Task statement | Using the records below, give again exactly the lines from the line that contains "export IMPL_drt_wirelength_per_cell_um=16.37" through the line that contains "export IMPL_overflow=0", both ends included, and only those.

======== Records provided ========

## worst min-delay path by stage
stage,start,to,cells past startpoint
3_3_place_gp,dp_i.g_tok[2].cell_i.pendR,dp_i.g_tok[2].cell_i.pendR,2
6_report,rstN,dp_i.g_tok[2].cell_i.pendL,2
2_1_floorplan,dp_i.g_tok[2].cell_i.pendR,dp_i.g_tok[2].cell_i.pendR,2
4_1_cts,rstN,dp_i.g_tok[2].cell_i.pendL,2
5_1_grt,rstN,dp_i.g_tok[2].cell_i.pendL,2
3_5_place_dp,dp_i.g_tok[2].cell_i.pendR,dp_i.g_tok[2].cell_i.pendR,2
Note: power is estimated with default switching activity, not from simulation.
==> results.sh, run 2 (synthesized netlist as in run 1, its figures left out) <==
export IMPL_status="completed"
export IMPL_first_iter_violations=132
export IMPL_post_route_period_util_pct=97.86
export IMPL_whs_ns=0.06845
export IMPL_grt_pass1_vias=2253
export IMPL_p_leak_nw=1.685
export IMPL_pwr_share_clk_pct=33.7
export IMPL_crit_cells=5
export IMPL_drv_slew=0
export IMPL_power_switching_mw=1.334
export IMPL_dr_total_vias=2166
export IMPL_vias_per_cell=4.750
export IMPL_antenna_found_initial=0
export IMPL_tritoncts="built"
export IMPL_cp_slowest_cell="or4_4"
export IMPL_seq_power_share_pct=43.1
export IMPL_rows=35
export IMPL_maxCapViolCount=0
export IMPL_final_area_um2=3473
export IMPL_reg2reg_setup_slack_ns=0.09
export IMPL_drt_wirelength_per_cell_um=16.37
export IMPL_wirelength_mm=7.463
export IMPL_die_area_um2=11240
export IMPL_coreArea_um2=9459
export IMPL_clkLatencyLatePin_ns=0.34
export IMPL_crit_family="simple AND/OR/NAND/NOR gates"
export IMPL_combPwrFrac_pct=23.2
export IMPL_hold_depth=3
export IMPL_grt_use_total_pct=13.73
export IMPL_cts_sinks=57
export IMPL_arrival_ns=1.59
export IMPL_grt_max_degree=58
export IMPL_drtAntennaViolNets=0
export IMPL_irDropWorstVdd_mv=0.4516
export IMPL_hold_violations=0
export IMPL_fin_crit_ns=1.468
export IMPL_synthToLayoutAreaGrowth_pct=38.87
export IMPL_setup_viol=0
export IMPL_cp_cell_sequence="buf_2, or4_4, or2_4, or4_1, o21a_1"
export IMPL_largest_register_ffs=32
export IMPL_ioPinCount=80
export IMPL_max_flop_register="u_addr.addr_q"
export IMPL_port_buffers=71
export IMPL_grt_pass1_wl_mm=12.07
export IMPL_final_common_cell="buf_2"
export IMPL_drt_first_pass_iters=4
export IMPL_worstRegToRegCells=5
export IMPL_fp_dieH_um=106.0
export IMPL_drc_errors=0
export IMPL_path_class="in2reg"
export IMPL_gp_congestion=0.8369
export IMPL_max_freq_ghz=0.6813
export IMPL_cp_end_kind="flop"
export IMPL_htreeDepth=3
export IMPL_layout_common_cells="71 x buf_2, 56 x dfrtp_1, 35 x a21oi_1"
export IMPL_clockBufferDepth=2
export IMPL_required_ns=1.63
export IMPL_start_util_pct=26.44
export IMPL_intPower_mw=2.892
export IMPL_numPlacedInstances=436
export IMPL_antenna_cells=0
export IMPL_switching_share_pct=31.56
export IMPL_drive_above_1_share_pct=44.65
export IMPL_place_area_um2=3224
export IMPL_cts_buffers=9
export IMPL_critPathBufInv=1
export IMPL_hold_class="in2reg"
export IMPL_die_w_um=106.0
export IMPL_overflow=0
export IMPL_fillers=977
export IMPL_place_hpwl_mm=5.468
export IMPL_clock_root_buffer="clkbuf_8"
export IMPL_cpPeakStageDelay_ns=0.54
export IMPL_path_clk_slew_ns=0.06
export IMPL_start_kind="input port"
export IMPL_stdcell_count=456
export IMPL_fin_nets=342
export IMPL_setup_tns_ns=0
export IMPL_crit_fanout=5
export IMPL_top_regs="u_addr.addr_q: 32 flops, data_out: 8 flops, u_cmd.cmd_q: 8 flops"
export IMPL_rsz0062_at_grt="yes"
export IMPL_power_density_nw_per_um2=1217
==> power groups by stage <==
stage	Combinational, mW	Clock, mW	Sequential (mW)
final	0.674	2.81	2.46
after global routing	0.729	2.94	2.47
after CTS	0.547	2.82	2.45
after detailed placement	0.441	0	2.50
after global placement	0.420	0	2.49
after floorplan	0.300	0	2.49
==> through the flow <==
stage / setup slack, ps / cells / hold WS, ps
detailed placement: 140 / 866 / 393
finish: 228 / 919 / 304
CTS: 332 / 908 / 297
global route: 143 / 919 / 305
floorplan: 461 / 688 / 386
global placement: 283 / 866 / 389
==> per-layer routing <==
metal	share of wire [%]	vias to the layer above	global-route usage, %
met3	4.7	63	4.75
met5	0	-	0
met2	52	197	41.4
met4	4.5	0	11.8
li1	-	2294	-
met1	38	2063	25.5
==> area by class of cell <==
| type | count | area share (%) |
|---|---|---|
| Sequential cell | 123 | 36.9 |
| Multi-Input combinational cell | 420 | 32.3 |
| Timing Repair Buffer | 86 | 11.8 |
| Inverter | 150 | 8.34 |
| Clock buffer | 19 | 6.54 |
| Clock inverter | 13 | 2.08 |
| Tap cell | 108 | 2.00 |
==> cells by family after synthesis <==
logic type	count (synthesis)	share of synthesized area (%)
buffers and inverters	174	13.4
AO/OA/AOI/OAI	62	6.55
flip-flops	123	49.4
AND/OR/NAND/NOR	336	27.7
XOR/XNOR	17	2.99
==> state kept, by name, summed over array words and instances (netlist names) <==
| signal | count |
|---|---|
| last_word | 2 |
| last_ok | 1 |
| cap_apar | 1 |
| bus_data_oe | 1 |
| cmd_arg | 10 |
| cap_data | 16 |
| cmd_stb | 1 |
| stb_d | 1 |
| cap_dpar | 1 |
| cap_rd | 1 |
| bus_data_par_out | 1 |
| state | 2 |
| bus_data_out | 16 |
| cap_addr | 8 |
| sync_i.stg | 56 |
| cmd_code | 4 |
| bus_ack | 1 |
==> src/rtl/rlp_pkg.sv <==
package rlp_pkg;

  typedef enum logic [1:0] {
    RLP_IDLE = 2'd0,
    RLP_PLAY = 2'd1,
    RLP_HOLD = 2'd2
  } rlp_state_e;

endpackage

==> src/rtl/rlp_run_table.sv <==
module rlp_run_table #(
  parameter int DEPTH = 16,
  parameter int CNT_W = 15,
  parameter int IDX_W = 4,
  parameter int LEN_W = 5
) (
  input  logic             clk,
  input  logic             rst,
  input  logic             wr_en,
  input  logic [IDX_W-1:0] wr_addr,
  input  logic             wr_bit,
  input  logic [CNT_W-1:0] wr_cnt,
  input  logic             len_we,
  input  logic [LEN_W-1:0] len_val,
  input  logic [IDX_W-1:0] rd_addr,
  output logic [CNT_W-1:0] rd_cnt,
  output logic [DEPTH-1:0] bit_vec,
  output logic [DEPTH-1:0] live_vec
);

  // Counts live in a memory with one write and one registered read port,
  // the shape that maps onto a block RAM. Values and nonzero flags are
  // kept in flops so the next-run search can look at all entries at once.
  logic [CNT_W-1:0] cnt_mem [DEPTH];
  logic [DEPTH-1:0] bit_q;
  logic [DEPTH-1:0] nz_q;
  logic [LEN_W-1:0] len_q;

  always_ff @(posedge clk) begin
    if (wr_en) begin
      cnt_mem[wr_addr] <= wr_cnt;
    end
    rd_cnt <= cnt_mem[rd_addr];
  end

  always_ff @(posedge clk) begin
    if (rst) begin
      bit_q <= '0;
      nz_q  <= '0;
      len_q <= '0;
    end else begin
      if (wr_en) begin
        bit_q[wr_addr] <= wr_bit;
        nz_q[wr_addr]  <= (wr_cnt != '0);
      end
      if (len_we) begin
        len_q <= len_val;
      end
    end
  end

  assign bit_vec = bit_q;

  for (genvar g = 0; g < DEPTH; g++) begin : g_live
    localparam logic [LEN_W-1:0] SLOT = LEN_W'(g);
    assign live_vec[g] = nz_q[g] && (SLOT < len_q);
  end

endmodule
$ cat src/rtl/swz_pkg.sv
package swz_pkg;
  localparam int LANES = 4;
  localparam int FLD   = 3;
  localparam int SELW  = LANES * FLD;
  localparam int LIDXW = $clog2(LANES);
  typedef logic [LIDXW-1:0] lidx_t;
endpackage

$ cat src/rtl/swz_decode.sv
module swz_decode
  import swz_pkg::*;
(
  input  logic [SELW-1:0] sel,
  input  logic [2:0]      dsub,
  input  logic [2:0]      ssub,
  output logic            trap,
  output logic [LANES-1:0] lane_en,
  output logic [LANES-1:0] lane_from_a,
  output lidx_t           lane_idx [LANES]
);
  logic             hi_bad;
  logic [LANES-1:0] lane_bad;

  always_comb begin
    hi_bad = 1'b0;
    for (int b = 0; b < SELW; b++) begin
      if (sel[b] && (b >= FLD * int'(dsub))) hi_bad = 1'b1;
    end
  end

  for (genvar i = 0; i < LANES; i++) begin : g_lane
    assign lane_en[i]     = (3'(i) < dsub);
    assign lane_idx[i]    = sel[FLD*i +: LIDXW];
    assign lane_from_a[i] = sel[FLD*i + LIDXW];
    assign lane_bad[i]    = lane_en[i] && ({1'b0, lane_idx[i]} >= ssub);
  end

  assign trap = hi_bad | (|lane_bad);
endmodule

$ cat src/rtl/swz_lane_mux.sv
module swz_lane_mux
  import swz_pkg::*;
#(
  parameter int DW = 16
) (
  input  logic [LANES*DW-1:0] a_lanes,
  input  logic [LANES*DW-1:0] b_lanes,
  input  logic [LANES-1:0]    lane_en,
  input  logic [LANES-1:0]    lane_from_a,
  input  lidx_t               lane_idx [LANES],
  output logic [LANES*DW-1:0] out_lanes
);
  logic [DW-1:0] a_arr [LANES];
  logic [DW-1:0] b_arr [LANES];

  for (genvar j = 0; j < LANES; j++) begin : g_unpack
    assign a_arr[j] = a_lanes[j*DW +: DW];
    assign b_arr[j] = b_lanes[j*DW +: DW];
  end

  for (genvar i = 0; i < LANES; i++) begin : g_out
    logic [DW-1:0] pick;
    assign pick = lane_from_a[i] ? a_arr[lane_idx[i]] : b_arr[lane_idx[i]];
    assign out_lanes[i*DW +: DW] = lane_en[i] ? pick : '0;
  end
endmodule

$ cat src/rtl/swz_ctrl.sv
module swz_ctrl #(
  parameter int VLW = 6
) (
  input  logic           clk,
  input  logic           rst_n,
  input  logic           start,
  input  logic [VLW-1:0] vl,
  input  logic [2:0]     dsub_in,
  input  logic [2:0]     ssub_in,
  input  logic           trap,
  input  logic           wr_ready,
  output logic           busy,
  output logic           done,
  output logic           illegal,
  output logic [VLW-1:0] fail_elem,
  output logic [VLW-1:0] vidx,
  output logic [2:0]     dsub_q,
  output logic [2:0]     ssub_q,
  output logic           wr_valid
);
  logic [VLW-1:0] vl_q;

  assign wr_valid = busy & ~trap;

  always_ff @(posedge clk or negedge rst_n) begin
    if (!rst_n) begin
      busy      <= 1'b0;
      done      <= 1'b0;
      illegal   <= 1'b0;
      fail_elem <= '0;
      vidx      <= '0;
      vl_q      <= '0;
      dsub_q    <= 3'd1;
      ssub_q    <= 3'd1;
    end else begin
      done <= 1'b0;
      if (!busy) begin
        if (start) begin
          illegal   <= 1'b0;
          fail_elem <= '0;
          vidx      <= '0;
          vl_q      <= vl;
          dsub_q    <= dsub_in;
          ssub_q    <= ssub_in;
          if (vl == '0) done <= 1'b1;
          else          busy <= 1'b1;
        end
      end else if (trap) begin
        busy      <= 1'b0;
        illegal   <= 1'b1;
        fail_elem <= vidx;
        done      <= 1'b1;
      end else if (wr_ready) begin
        if (vidx == vl_q - 1'b1) begin
          busy <= 1'b0;
          done <= 1'b1;
        end else begin
          vidx <= vidx + 1'b1;
        end
      end
    end
  end
endmodule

========

Solution to the exercise |
export IMPL_drt_wirelength_per_cell_um=16.37
export IMPL_wirelength_mm=7.463
export IMPL_die_area_um2=11240
export IMPL_coreArea_um2=9459
export IMPL_clkLatencyLatePin_ns=0.34
export IMPL_crit_family="simple AND/OR/NAND/NOR gates"
export IMPL_combPwrFrac_pct=23.2
export IMPL_hold_depth=3
export IMPL_grt_use_total_pct=13.73
export IMPL_cts_sinks=57
export IMPL_arrival_ns=1.59
export IMPL_grt_max_degree=58
export IMPL_drtAntennaViolNets=0
export IMPL_irDropWorstVdd_mv=0.4516
export IMPL_hold_violations=0
export IMPL_fin_crit_ns=1.468
export IMPL_synthToLayoutAreaGrowth_pct=38.87
export IMPL_setup_viol=0
export IMPL_cp_cell_sequence="buf_2, or4_4, or2_4, or4_1, o21a_1"
export IMPL_largest_register_ffs=32
export IMPL_ioPinCount=80
export IMPL_max_flop_register="u_addr.addr_q"
export IMPL_port_buffers=71
export IMPL_grt_pass1_wl_mm=12.07
export IMPL_final_common_cell="buf_2"
export IMPL_drt_first_pass_iters=4
export IMPL_worstRegToRegCells=5
export IMPL_fp_dieH_um=106.0
export IMPL_drc_errors=0
export IMPL_path_class="in2reg"
export IMPL_gp_congestion=0.8369
export IMPL_max_freq_ghz=0.6813
export IMPL_cp_end_kind="flop"
export IMPL_htreeDepth=3
export IMPL_layout_common_cells="71 x buf_2, 56 x dfrtp_1, 35 x a21oi_1"
export IMPL_clockBufferDepth=2
export IMPL_required_ns=1.63
export IMPL_start_util_pct=26.44
export IMPL_intPower_mw=2.892
export IMPL_numPlacedInstances=436
export IMPL_antenna_cells=0
export IMPL_switching_share_pct=31.56
export IMPL_drive_above_1_share_pct=44.65
export IMPL_place_area_um2=3224
export IMPL_cts_buffers=9
export IMPL_critPathBufInv=1
export IMPL_hold_class="in2reg"
export IMPL_die_w_um=106.0
export IMPL_overflow=0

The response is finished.